MUSC Celebrates Yost

Mike Yost was inducted into the NAI

Michael Yost, Ph.D., vice chairman of research in the Department of Surgery was accepted as a fellow in the National Academy of Inventors. His MUSC colleagues honored him locally during the fifth annual induction ceremony.  “The National Academy of Inventors was founded to recognize academics with accomplishments in patents, licensing and commercialization,” said Michael Rusnak, executive director of the MUSC Foundation for Research Development. 

“People nominated as fellows have had an impact on quality of life, economic development and the welfare of society,” he said. Provost Lisa Saladin, PT, Ph.D., said interacting with faculty members like Yost is one of the great pleasures of her job. “He has made substantial contributions to engineering, science, tissue engineering, inflammation modulation, muscle repair and regeneration, 3D bioprinting and the use of collagen as a biomaterial for regenerative medicine,” she said. 
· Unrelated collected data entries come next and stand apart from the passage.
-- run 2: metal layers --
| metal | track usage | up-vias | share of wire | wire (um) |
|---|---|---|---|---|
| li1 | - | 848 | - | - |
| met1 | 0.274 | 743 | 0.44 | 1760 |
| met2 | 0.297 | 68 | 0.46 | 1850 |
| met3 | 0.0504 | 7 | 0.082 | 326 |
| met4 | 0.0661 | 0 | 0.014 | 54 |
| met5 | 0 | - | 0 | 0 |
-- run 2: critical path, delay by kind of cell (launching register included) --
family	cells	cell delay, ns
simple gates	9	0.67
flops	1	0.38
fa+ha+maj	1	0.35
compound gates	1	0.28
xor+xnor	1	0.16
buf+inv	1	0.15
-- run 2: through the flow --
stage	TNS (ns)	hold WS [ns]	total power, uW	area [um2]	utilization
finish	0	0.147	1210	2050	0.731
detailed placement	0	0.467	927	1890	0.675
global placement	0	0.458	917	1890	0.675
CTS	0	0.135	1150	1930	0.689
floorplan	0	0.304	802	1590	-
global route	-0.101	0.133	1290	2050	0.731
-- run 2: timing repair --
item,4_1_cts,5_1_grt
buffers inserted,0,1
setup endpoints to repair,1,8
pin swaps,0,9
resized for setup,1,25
==> src/rtl/rat_int_sequencer.sv <==
// RAT fetch/execute/interrupt sequencer with vectored, prioritised entry.
// Latency: 2 cycles per instruction, 3 with MULTI, +1 for interrupt entry.
// No backpressure: all strobes are Moore outputs of the registered state.
// Ports: CLK, RESET_N (async active-low); bus (slave) carries IRQ, mask
// write, decode controls MULTI/I_SET/I_CLR/RETI in, and STATE, RST, PC_INC,
// INT_ACK, INT_ID, INT_VEC, I_FLAG, IRQ_PEND out.
// Build option RAT_INT_NEST_EN: nested interrupts via an in-service register.
module rat_int_sequencer
    import rat_seq_pkg::*;
#(
    parameter int               NUM_IRQ  = DEF_NUM_IRQ,
    parameter int               VEC_W    = DEF_VEC_W,
    parameter logic [VEC_W-1:0] VEC_BASE = VEC_W'(DEF_VEC_BASE)
) (
    input  logic                CLK,
    input  logic                RESET_N,
    rat_int_sequencer_if.slave  bus
);

    localparam int ID_W = id_width(NUM_IRQ);

    state_t          state_q, state_d;
    logic            i_flag_q, i_flag_d;
    logic [ID_W-1:0] int_id_q, int_id_d;

    logic            honour;
    logic            eoi;
    logic            take;
    logic            any_vld;
    logic [ID_W-1:0] win_idx;
    logic            int_ack;

    rat_irq_prio #(
        .NUM_IRQ (NUM_IRQ),
        .ID_W    (ID_W)
    ) u_prio (
        .clk      (CLK),
        .rst_n    (RESET_N),
        .irq      (bus.IRQ),
        .mask_wr  (bus.IRQ_MASK_WR),
        .mask_dat (bus.IRQ_MASK_DATA),
        .ack_vld  (int_ack),
        .ack_idx  (int_id_q),
`ifdef RAT_INT_NEST_EN
        .reti_vld (honour & bus.RETI),
`endif
        .pend     (bus.IRQ_PEND),
        .any_vld  (any_vld),
        .win_idx  (win_idx)
    );

    // State register
    always_ff @(posedge CLK or negedge RESET_N) begin
        if (!RESET_N) begin
            state_q  <= ST_INIT;
            i_flag_q <= 1'b0;
            int_id_q <= '0;
        end else begin
            state_q  <= state_d;
            i_flag_q <= i_flag_d;
            int_id_q <= int_id_d;
        end
    end

    // Next-state logic
    always_comb begin
        honour = (state_q == ST_EXEC) || (state_q == ST_EXEC2);
        eoi    = ((state_q == ST_EXEC) && !bus.MULTI) || (state_q == ST_EXEC2);
        // Registered I_FLAG: an I_SET only opens the window after the next
        // instruction, while an I_CLR in the last cycle closes it at once.
        take   = eoi && i_flag_q && !bus.I_CLR && any_vld;

        state_d = state_q;
        unique case (state_q)
            ST_INIT:  state_d = ST_FETCH;
            ST_FETCH: state_d = ST_EXEC;
            ST_EXEC:  state_d = bus.MULTI ? ST_EXEC2 : (take ? ST_INTR : ST_FETCH);
            ST_EXEC2: state_d = take ? ST_INTR : ST_FETCH;
            ST_INTR:  state_d = ST_FETCH;
            default:  state_d = ST_INIT;
        endcase

        int_id_d = take ? win_idx : int_id_q;

        i_flag_d = i_flag_q;
        if (honour && (bus.I_SET || bus.RETI)) i_flag_d = 1'b1;
        if (honour && bus.I_CLR)               i_flag_d = 1'b0;
`ifndef RAT_INT_NEST_EN
        if (state_q == ST_INTR)                i_flag_d = 1'b0;
`endif
    end

    // Output logic
    always_comb begin
        int_ack     = (state_q == ST_INTR);
        bus.STATE   = state_q;
        bus.RST     = (state_q == ST_INIT);
        bus.PC_INC  = (state_q == ST_FETCH);
        bus.INT_ACK = int_ack;
        bus.INT_ID  = int_id_q;
        bus.INT_VEC = VEC_W'(vec_of(32'(VEC_BASE), 32'(int_id_q)));
        bus.I_FLAG  = i_flag_q;
    end

endmodule

==> src/flat_wrapper.sv <==
// flat-port wrapper written by rule: the top's interface ports become plain ports
module rat_int_sequencer_flat import rat_seq_pkg::*;
#(
    parameter int               NUM_IRQ  = DEF_NUM_IRQ,
    parameter int               VEC_W    = DEF_VEC_W,
    parameter logic [VEC_W-1:0] VEC_BASE = VEC_W'(DEF_VEC_BASE)
)
  (CLK, RESET_N, bus_IRQ, bus_IRQ_MASK_WR, bus_IRQ_MASK_DATA, bus_MULTI, bus_I_SET, bus_I_CLR, bus_RETI, bus_STATE, bus_RST, bus_PC_INC, bus_INT_ACK, bus_INT_ID, bus_INT_VEC, bus_I_FLAG, bus_IRQ_PEND);
  rat_int_sequencer_if #(.NUM_IRQ(NUM_IRQ), .VEC_W(VEC_W)) bus_i ();
  input  logic CLK;
  input  logic RESET_N;
  input wire logic [$bits(bus_i.IRQ)-1:0] bus_IRQ;
  input wire logic [$bits(bus_i.IRQ_MASK_WR)-1:0] bus_IRQ_MASK_WR;
  input wire logic [$bits(bus_i.IRQ_MASK_DATA)-1:0] bus_IRQ_MASK_DATA;
  input wire logic [$bits(bus_i.MULTI)-1:0] bus_MULTI;
  input wire logic [$bits(bus_i.I_SET)-1:0] bus_I_SET;
  input wire logic [$bits(bus_i.I_CLR)-1:0] bus_I_CLR;
  input wire logic [$bits(bus_i.RETI)-1:0] bus_RETI;
  output wire logic [$bits(bus_i.STATE)-1:0] bus_STATE;
  output wire logic [$bits(bus_i.RST)-1:0] bus_RST;
  output wire logic [$bits(bus_i.PC_INC)-1:0] bus_PC_INC;
  output wire logic [$bits(bus_i.INT_ACK)-1:0] bus_INT_ACK;
  output wire logic [$bits(bus_i.INT_ID)-1:0] bus_INT_ID;
  output wire logic [$bits(bus_i.INT_VEC)-1:0] bus_INT_VEC;
  output wire logic [$bits(bus_i.I_FLAG)-1:0] bus_I_FLAG;
  output wire logic [$bits(bus_i.IRQ_PEND)-1:0] bus_IRQ_PEND;
  assign bus_i.IRQ = bus_IRQ;
  assign bus_i.IRQ_MASK_WR = bus_IRQ_MASK_WR;
  assign bus_i.IRQ_MASK_DATA = bus_IRQ_MASK_DATA;
  assign bus_i.MULTI = bus_MULTI;
  assign bus_i.I_SET = bus_I_SET;
  assign bus_i.I_CLR = bus_I_CLR;
  assign bus_i.RETI = bus_RETI;
  assign bus_STATE = bus_i.STATE;
  assign bus_RST = bus_i.RST;
  assign bus_PC_INC = bus_i.PC_INC;
  assign bus_INT_ACK = bus_i.INT_ACK;
  assign bus_INT_ID = bus_i.INT_ID;
  assign bus_INT_VEC = bus_i.INT_VEC;
  assign bus_I_FLAG = bus_i.I_FLAG;
  assign bus_IRQ_PEND = bus_i.IRQ_PEND;
  rat_int_sequencer #(.NUM_IRQ(NUM_IRQ), .VEC_W(VEC_W), .VEC_BASE(VEC_BASE)) u_core (.CLK(CLK), .RESET_N(RESET_N), .bus(bus_i));
endmodule
## config.mk

```make
export PLATFORM = sky130hd
export DESIGN_NAME = avmm_lvds_bridge_avm_engine
export DESIGN_NICKNAME = d
export VERILOG_FILES = /design/src/rtl/avmm_lvds_bridge_avm_engine.sv
export SDC_FILE = /design/constraint.sdc
export NUM_CORES = 1
export LEC_CHECK = 0
export ABC_AREA = 1
export CAP_MARGIN = 20
export CELL_PAD_IN_SITES_DETAIL_PLACEMENT = 1
export CELL_PAD_IN_SITES_GLOBAL_PLACEMENT = 2
export CORE_ASPECT_RATIO = 1.4
export CORE_UTILIZATION = 28
export DETAILED_ROUTE_END_ITERATION = 10
export PLACE_DENSITY = 0.83
export SLEW_MARGIN = 10
export SYNTH_ARGS = -nofsm -noshare
export SYNTH_HDL_FRONTEND = slang
export SYNTH_SLANG_ARGS = --single-unit
```

## constraint.sdc

```tcl
create_clock -name clk_i -period 2.6 [get_ports clk_i]
set_input_delay 0.52 -clock clk_i [delete_from_list [all_inputs] [get_ports clk_i]]
set_output_delay 0.52 -clock clk_i [all_outputs]
set_load 0.005 [all_outputs]
```
$ cat src/rtl/pilsner_referee.sv
// rtl/pilsner_referee.sv - Pilsner game referee: catch/miss detection, score, lives, level, pause
module pilsner_referee #(
    parameter int N_BOTTLES  = 4,
    parameter int LIVES_INIT = 3,
    parameter int MISS_Y     = 460,
    parameter int LEVEL_STEP = 10,
    parameter int MAX_LEVEL  = 7,
    parameter int X_DISPLAY  = 640,
    parameter int Y_DISPLAY  = 480
) (
    input  logic                    clk,
    input  logic                    reset,
    input  logic [9:0]              x,
    input  logic [9:0]              y,
    input  logic                    player_print,
    input  logic [N_BOTTLES-1:0]    bottle_print,
    input  logic [10*N_BOTTLES-1:0] bottle_py,
    input  logic                    start,
    input  logic                    pause_btn,
    output logic [N_BOTTLES-1:0]    collision,
    output logic                    pause,
    output logic [15:0]             score,
    output logic [3:0]              lives,
    output logic [2:0]              level,
    output logic                    game_over
);
    typedef enum logic [1:0] {IDLE, PLAY, PAUSED, OVER} state_t;

    localparam logic [9:0] MISS_Y_L    = 10'(MISS_Y);
    localparam logic [9:0] X_DISP_L    = 10'(X_DISPLAY);
    localparam logic [9:0] Y_DISP_L    = 10'(Y_DISPLAY);
    localparam logic [3:0] LIVES_L     = 4'(LIVES_INIT);
    localparam logic [7:0] LEVEL_STEP_L = 8'(LEVEL_STEP);
    localparam logic [2:0] MAX_LEVEL_L = 3'(MAX_LEVEL);

    state_t                 state, state_nxt;
    logic [N_BOTTLES-1:0]   hit_pend, armed;
    logic [N_BOTTLES-1:0]   col_set, miss, above, overlap;
    logic [7:0]             catch_cnt, n_catch, n_miss, cnt_sum;
    logic [16:0]            score_sum;
    logic                   prev_zero, frame_tick, pb_prev, pb_rise, at_zero, on_screen;

    assign pause     = (state != PLAY);
    assign game_over = (state == OVER);

    always_comb begin
        at_zero   = (x == 10'd0) && (y == 10'd0);
        on_screen = (x < X_DISP_L) && (y < Y_DISP_L);
        pb_rise   = pause_btn & ~pb_prev;
        col_set   = '0;
        miss      = '0;
        above     = '0;
        overlap   = '0;
        n_catch   = 8'd0;
        n_miss    = 8'd0;
        for (int i = 0; i < N_BOTTLES; i++) begin
            above[i]   = bottle_py[10*i +: 10] < MISS_Y_L;
            // A bottle already flagged is in its reset cycle when it prints; not a new catch.
            overlap[i] = player_print & bottle_print[i] & on_screen & ~collision[i];
            if (state == PLAY) begin
                col_set[i] = frame_tick & hit_pend[i];
                miss[i]    = armed[i] & ~above[i] & ~collision[i] & ~hit_pend[i];
            end
            n_catch = n_catch + 8'(col_set[i]);
            n_miss  = n_miss + 8'(miss[i]);
        end
        score_sum = {1'b0, score} + {9'd0, n_catch};
        cnt_sum   = catch_cnt + n_catch;
    end

    always_comb begin
        state_nxt = state;
        case (state)
            IDLE:    if (start) state_nxt = PLAY;
            PLAY: begin
                if (lives == 4'd0)  state_nxt = OVER;
                else if (pb_rise)   state_nxt = PAUSED;
            end
            PAUSED:  if (pb_rise) state_nxt = PLAY;
            OVER:    if (start) state_nxt = PLAY;
            default: state_nxt = IDLE;
        endcase
    end

    always_ff @(posedge clk) begin
        if (!reset) begin
            state      <= IDLE;
            collision  <= '0;
            score      <= 16'd0;
            lives      <= LIVES_L;
            level      <= 3'd0;
            catch_cnt  <= 8'd0;
            hit_pend   <= '0;
            armed      <= '0;
            prev_zero  <= 1'b0;
            frame_tick <= 1'b0;
            pb_prev    <= 1'b0;
        end else begin
            state      <= state_nxt;
            prev_zero  <= at_zero;
            frame_tick <= at_zero & ~prev_zero;
            pb_prev    <= pause_btn;
            if (state == PLAY) begin
                hit_pend  <= (state_nxt == PLAY) ? ((hit_pend & ~{N_BOTTLES{frame_tick}}) | overlap) : '0;
                collision <= (collision & ~bottle_print) | col_set;
                // A caught bottle disarms so its respawn must pass above MISS_Y again.
                armed     <= (armed & ~miss & ~col_set) | above;
                score     <= score_sum[16] ? 16'hFFFF : score_sum[15:0];
                lives     <= (n_miss >= {4'd0, lives}) ? 4'd0 : lives - n_miss[3:0];
                if (cnt_sum >= LEVEL_STEP_L) begin
                    catch_cnt <= cnt_sum - LEVEL_STEP_L;
                    if (level < MAX_LEVEL_L) level <= level + 3'd1;
                end else begin
                    catch_cnt <= cnt_sum;
                end
            end else begin
                hit_pend <= '0;
                if ((state == IDLE || state == OVER) && start) begin
                    score     <= 16'd0;
                    lives     <= LIVES_L;
                    level     <= 3'd0;
                    catch_cnt <= 8'd0;
                    armed     <= '0;
                end
            end
        end
    end
endmodule
--- config.mk ---
export PLATFORM = sky130hd
export DESIGN_NAME = gpio_axi_lite
export DESIGN_NICKNAME = d
export VERILOG_FILES = /design/src/rtl/gpio_axi_lite_pkg.sv /design/src/rtl/gpio_sync.sv /design/src/rtl/gpio_axi_lite.sv
export SDC_FILE = /design/constraint.sdc
export NUM_CORES = 1
export LEC_CHECK = 0
export CORE_UTILIZATION = 43
export DETAILED_ROUTE_END_ITERATION = 12
export PLACE_DENSITY_LB_ADDON = 0.1
export SKIP_LAST_GASP = 1
export SLEW_MARGIN = 5
export SYNTH_ARGS = -nofsm -noshare
export SYNTH_HDL_FRONTEND = slang
export SYNTH_SLANG_ARGS = --single-unit
export TNS_END_PERCENT = 5
--- constraint.sdc ---
create_clock -name aclk -period 3.87 [get_ports aclk]
set_input_delay 0.5805 -clock aclk [delete_from_list [all_inputs] [get_ports aclk]]
set_output_delay 0.5805 -clock aclk [all_outputs]
set_load 0.01 [all_outputs]
File: config.mk
export PLATFORM = sky130hd
export DESIGN_NAME = lut_interp_activation_pipe
export DESIGN_NICKNAME = d
export VERILOG_FILES = /design/src/rtl/lut_interp_activation_pipe.sv
export SDC_FILE = /design/constraint.sdc
export NUM_CORES = 1
export LEC_CHECK = 0
export CAP_MARGIN = 20
export CELL_PAD_IN_SITES_DETAIL_PLACEMENT = 1
export CELL_PAD_IN_SITES_GLOBAL_PLACEMENT = 2
export CORE_ASPECT_RATIO = 1.5
export CORE_UTILIZATION = 23
export CTS_BUF_LIST = sky130_fd_sc_hd__clkbuf_4 sky130_fd_sc_hd__clkbuf_8 sky130_fd_sc_hd__clkbuf_16
export DETAILED_ROUTE_END_ITERATION = 8
export PLACE_DENSITY = 0.55
export REMOVE_ABC_BUFFERS = 1
export SKIP_CTS_REPAIR_TIMING = 1
export SLEW_MARGIN = 25
export SYNTH_ARGS = -nofsm -noshare
export SYNTH_HDL_FRONTEND = slang
export SYNTH_SLANG_ARGS = --single-unit
File: constraint.sdc
create_clock -name clk -period 7.65 [get_ports clk]
set_input_delay 1.53 -clock clk [delete_from_list [all_inputs] [get_ports clk]]
set_output_delay 1.53 -clock clk [all_outputs]
set_load 0.005 [all_outputs]
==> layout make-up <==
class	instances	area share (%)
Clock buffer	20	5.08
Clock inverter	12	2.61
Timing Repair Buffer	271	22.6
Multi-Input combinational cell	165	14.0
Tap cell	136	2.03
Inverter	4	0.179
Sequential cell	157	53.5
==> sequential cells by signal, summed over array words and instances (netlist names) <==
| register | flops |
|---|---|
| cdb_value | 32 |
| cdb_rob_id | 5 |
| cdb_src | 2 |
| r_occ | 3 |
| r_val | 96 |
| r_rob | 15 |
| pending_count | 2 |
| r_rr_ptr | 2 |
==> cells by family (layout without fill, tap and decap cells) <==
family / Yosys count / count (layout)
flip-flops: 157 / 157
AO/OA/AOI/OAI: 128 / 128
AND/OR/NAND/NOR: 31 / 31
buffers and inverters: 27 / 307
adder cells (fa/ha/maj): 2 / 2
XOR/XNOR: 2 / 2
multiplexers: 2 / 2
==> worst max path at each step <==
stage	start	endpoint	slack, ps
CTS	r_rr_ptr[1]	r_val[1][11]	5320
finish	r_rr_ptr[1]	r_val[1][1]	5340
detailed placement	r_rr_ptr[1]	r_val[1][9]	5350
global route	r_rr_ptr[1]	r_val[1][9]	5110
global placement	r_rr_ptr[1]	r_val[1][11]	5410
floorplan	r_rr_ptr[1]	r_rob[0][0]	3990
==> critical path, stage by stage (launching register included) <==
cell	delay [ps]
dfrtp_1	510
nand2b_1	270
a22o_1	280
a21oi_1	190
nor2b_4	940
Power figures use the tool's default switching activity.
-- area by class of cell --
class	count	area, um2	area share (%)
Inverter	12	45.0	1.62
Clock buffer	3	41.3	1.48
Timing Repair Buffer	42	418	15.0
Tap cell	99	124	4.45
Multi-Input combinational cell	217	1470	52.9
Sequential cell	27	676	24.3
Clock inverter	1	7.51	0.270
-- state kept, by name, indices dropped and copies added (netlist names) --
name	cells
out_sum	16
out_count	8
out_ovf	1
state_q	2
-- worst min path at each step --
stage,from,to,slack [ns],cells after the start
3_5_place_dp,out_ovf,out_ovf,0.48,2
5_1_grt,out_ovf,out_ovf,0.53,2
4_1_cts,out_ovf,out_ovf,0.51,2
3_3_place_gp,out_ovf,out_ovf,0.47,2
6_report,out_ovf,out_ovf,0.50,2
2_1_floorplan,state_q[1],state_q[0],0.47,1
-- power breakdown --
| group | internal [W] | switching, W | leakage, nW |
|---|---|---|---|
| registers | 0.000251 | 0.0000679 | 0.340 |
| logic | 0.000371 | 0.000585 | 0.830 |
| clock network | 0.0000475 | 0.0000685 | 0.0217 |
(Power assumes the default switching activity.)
## config.mk

```make
export PLATFORM = sky130hd
export DESIGN_NAME = parking_gate_arbiter
export DESIGN_NICKNAME = d
export VERILOG_FILES = /design/src/rtl/parking_gate_arbiter.sv
export SDC_FILE = /design/constraint.sdc
export NUM_CORES = 1
export LEC_CHECK = 0
export ABC_CLOCK_PERIOD_IN_PS = 3000
export CAP_MARGIN = 40
export CELL_PAD_IN_SITES_DETAIL_PLACEMENT = 1
export CELL_PAD_IN_SITES_GLOBAL_PLACEMENT = 1
export CORE_MARGIN = 2
export CORE_UTILIZATION = 41
export CTS_BUF_LIST = sky130_fd_sc_hd__clkbuf_2 sky130_fd_sc_hd__clkbuf_4 sky130_fd_sc_hd__clkbuf_8
export CTS_CLUSTER_SIZE = 25
export DETAILED_ROUTE_END_ITERATION = 7
export PLACE_DENSITY_LB_ADDON = 0.25
export SYNTH_ARGS = -nofsm -noshare
export SYNTH_HDL_FRONTEND = slang
export SYNTH_SLANG_ARGS = --single-unit
```

## constraint.sdc

```tcl
create_clock -name clk -period 3 [get_ports clk]
set_input_delay 0.45 -clock clk [delete_from_list [all_inputs] [get_ports clk]]
set_output_delay 0.45 -clock clk [all_outputs]
set_load 0.01 [all_outputs]
```
[src/rtl/virtual_ds2431_mem_write_scratchpad_if.sv]
// Bus between the function dispatcher / 1-Wire IO engine and the
// Write Scratchpad command engine.
//
// Handshake: a start is the rising edge of cmdRunTrig. Each byte transfer
// is requested by a one-cycle transTrig pulse with nRxTx/sentDat held stable.
// It completes on the rising edge of ByteTransDone, with recvDat valid at
// that edge. The end of the command, for any reason, is one cmdDone pulse.
interface virtual_ds2431_mem_write_scratchpad_if;
    logic        cmdRunTrig;
    logic        busReset;
    logic [7:0]  recvDat;
    logic        ByteTransDone;
    logic        transTrig;
    logic        nRxTx;
    logic [7:0]  sentDat;
    logic        cmdDone;
    logic [7:0]  TA1;
    logic [7:0]  TA2;
    logic [7:0]  ES;
    logic [63:0] scratchpad;
    logic        addrErr;
    logic [2:0]  state;

    modport master (
        output cmdRunTrig, busReset, recvDat, ByteTransDone,
        input  transTrig, nRxTx, sentDat, cmdDone, TA1, TA2, ES,
               scratchpad, addrErr, state
    );

    modport slave (
        input  cmdRunTrig, busReset, recvDat, ByteTransDone,
        output transTrig, nRxTx, sentDat, cmdDone, TA1, TA2, ES,
               scratchpad, addrErr, state
    );
endinterface
**src/rtl/rand_pkg.sv**
```systemverilog
// Shared types and helpers for the rejection-sampling random range block.
// The range limit is evaluated at elaboration time from W and RANGE.
package rand_pkg;

    localparam int unsigned RAND_W = 16;

    typedef enum logic [1:0] {
        EMPTY   = 2'd0,
        PARTIAL = 2'd1,
        FULL    = 2'd2
    } fifo_state_t;

    // Largest multiple of range that fits in 2**w; words at or above it are biased.
    function automatic logic [63:0] calc_limit(input int unsigned w, input int unsigned range);
        logic [63:0] span;
        span = 64'd1 << w;
        return (span / 64'(range)) * 64'(range);
    endfunction

endpackage

```
**src/rtl/rand_fifo.sv**
```systemverilog
// Synchronous FIFO with EMPTY/PARTIAL/FULL occupancy FSM, push/pop/flush and count.
// Head data is forced to zero while empty so stale entries never appear on the output.
module rand_fifo
    import rand_pkg::*;
#(
    parameter  int unsigned DW    = 3,
    parameter  int unsigned DEPTH = 4,
    localparam int unsigned AW    = $clog2(DEPTH),
    localparam int unsigned CW    = AW + 1
) (
    input  logic          clk,
    input  logic          n_reset,
    input  logic          push,
    input  logic [DW-1:0] push_data,
    input  logic          pop,
    input  logic          flush,
    output logic [DW-1:0] head_data,
    output logic          head_valid,
    output logic [CW-1:0] count
);

    logic [DW-1:0] mem_r [DEPTH];
    logic [AW-1:0] wr_ptr_r;
    logic [AW-1:0] rd_ptr_r;
    logic [CW-1:0] count_r;
    fifo_state_t   state_r;
    fifo_state_t   state_nxt_s;
    logic          push_s;
    logic          pop_s;

    assign pop_s      = pop && (state_r != EMPTY);
    assign push_s     = push && ((state_r != FULL) || pop_s);
    assign head_valid = (state_r != EMPTY);
    assign head_data  = head_valid ? mem_r[rd_ptr_r] : {DW{1'b0}};
    assign count      = count_r;

    // Occupancy FSM next state; push+pop holds, flush wins over everything.
    always_comb begin
        state_nxt_s = state_r;
        case (state_r)
            EMPTY: begin
                if (push_s) state_nxt_s = PARTIAL;
                else        state_nxt_s = EMPTY;
            end
            PARTIAL: begin
                if (push_s && !pop_s && (count_r == CW'(DEPTH - 1)))
                    state_nxt_s = FULL;
                else if (pop_s && !push_s && (count_r == CW'(1)))
                    state_nxt_s = EMPTY;
                else
                    state_nxt_s = PARTIAL;
            end
            FULL: begin
                if (pop_s && !push_s) state_nxt_s = PARTIAL;
                else                  state_nxt_s = FULL;
            end
            default: state_nxt_s = EMPTY;
        endcase
        if (flush) state_nxt_s = EMPTY;
        else       state_nxt_s = state_nxt_s;
    end

    // Storage, pointers, count and state register.
    always_ff @(posedge clk or negedge n_reset) begin
        if (!n_reset) begin
            for (int i = 0; i < int'(DEPTH); i++) mem_r[i] <= {DW{1'b0}};
            wr_ptr_r <= {AW{1'b0}};
            rd_ptr_r <= {AW{1'b0}};
            count_r  <= {CW{1'b0}};
            state_r  <= EMPTY;
        end else if (flush) begin
            wr_ptr_r <= {AW{1'b0}};
            rd_ptr_r <= {AW{1'b0}};
            count_r  <= {CW{1'b0}};
            state_r  <= EMPTY;
        end else begin
            state_r <= state_nxt_s;
            if (push_s) begin
                mem_r[wr_ptr_r] <= push_data;
                wr_ptr_r        <= wr_ptr_r + AW'(1);
            end
            if (pop_s) rd_ptr_r <= rd_ptr_r + AW'(1);
            if (push_s && !pop_s)      count_r <= count_r + CW'(1);
            else if (pop_s && !push_s) count_r <= count_r - CW'(1);
        end
    end

endmodule

```
**src/rtl/rand_range_sampler.sv**
```systemverilog
// Rejection sampler: maps raw LFSR words to unbiased values in [0, RANGE-1],
// buffers them in a small FIFO and keeps accept/reject statistics.
module rand_range_sampler
    import rand_pkg::*;
#(
    parameter  int unsigned W     = RAND_W,
    parameter  int unsigned RANGE = 6,
    parameter  int unsigned DEPTH = 4,
    localparam int unsigned VW    = $clog2(RANGE)
) (
    input  logic          clk,
    input  logic          n_reset,
    input  logic [W-1:0]  rnd_in,
    input  logic          in_valid,
    output logic          in_ready,
    input  logic          flush,
    output logic [VW-1:0] out_data,
    output logic          out_valid,
    input  logic          out_ready,
    output logic [15:0]   acc_cnt,
    output logic [15:0]   rej_cnt
);

    localparam int unsigned CW      = $clog2(DEPTH) + 1;
    localparam logic [W:0]  LIMIT_C = (W + 1)'(calc_limit(W, RANGE));
    localparam logic [W-1:0] RANGE_C = W'(RANGE);

    logic          xfer_s;
    logic          acc_s;
    logic [VW-1:0] value_s;
    logic          stage_acc_r;
    logic [VW-1:0] stage_val_r;
    logic [CW-1:0] fifo_count_s;
    logic          pop_s;

    assign acc_s   = ({1'b0, rnd_in} < LIMIT_C);
    assign value_s = VW'(rnd_in % RANGE_C);
    // Credit counts the staged value but never a same-cycle pop, so the FIFO cannot overflow.
    assign in_ready = (({1'b0, fifo_count_s} + {{CW{1'b0}}, stage_acc_r}) < (CW + 1)'(DEPTH));
    assign xfer_s   = in_valid && in_ready && !flush;
    assign pop_s    = out_valid && out_ready;

    // Rejection stage register; flushed or idle cycles leave nothing pending.
    always_ff @(posedge clk or negedge n_reset) begin
        if (!n_reset) begin
            stage_acc_r <= 1'b0;
            stage_val_r <= {VW{1'b0}};
        end else if (xfer_s) begin
            stage_acc_r <= acc_s;
            stage_val_r <= value_s;
        end else begin
            stage_acc_r <= 1'b0;
        end
    end

    // Statistics: accepted count wraps, rejected count saturates.
    always_ff @(posedge clk or negedge n_reset) begin
        if (!n_reset) begin
            acc_cnt <= 16'd0;
            rej_cnt <= 16'd0;
        end else if (xfer_s) begin
            if (acc_s)                   acc_cnt <= acc_cnt + 16'd1;
            else if (rej_cnt != 16'hFFFF) rej_cnt <= rej_cnt + 16'd1;
        end
    end

    rand_fifo #(
        .DW    (VW),
        .DEPTH (DEPTH)
    ) u_fifo (
        .clk        (clk),
        .n_reset    (n_reset),
        .push       (stage_acc_r),
        .push_data  (stage_val_r),
        .pop        (pop_s),
        .flush      (flush),
        .head_data  (out_data),
        .head_valid (out_valid),
        .count      (fifo_count_s)
    );

endmodule

```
Yost talked to the audience about how he has “stood on the shoulders of giants” throughout his life and career, because other people took the time to lend him a hand. One of those giants was his father, who changed the trajectory of his own life by leaving behind the coal mining and farm life he knew to become a submariner. His father then worked his way through undergraduate and graduate school, Yost explained, eventually securing a position at the Johns Hopkins University Applied Physics Laboratory and contributing to projects like the specially-designed Apollo spacesuits. 

Another was his graduate school mentor, Lou Terracio Ph.D., who pushed him to begin applying for patents and “held his hand” through his first federal grant funding application, Yost said. A family friend and inventor, Jim Fergason, gave Yost thoughtful advice when Yost was struggling with the demands of working, raising a young family, attending graduate school and following his mentor’s advice to pursue patents. 

 “Jim said to me, ‘I want to tell you something else. I want you to learn to quiet your mind. I want you to start trusting your intuition, and I want you to trust your own creative thoughts,’” Yost said.To conclude his remarks, Yost passed along the very wisdom he had collected from the people who helped him throughout his career. “I want you to start to learn to trust your intuition, quiet your mind and trust your own creative thoughts,” he told the audience.

“Get your work out there in the world where it can do some good and get it in the hands of people who can use it.” 

And, he added, “When the opportunity arises – and it will – I want you to bend down, and I want you to extend your hand, and I want you to lift up the next person and be the giant in their life.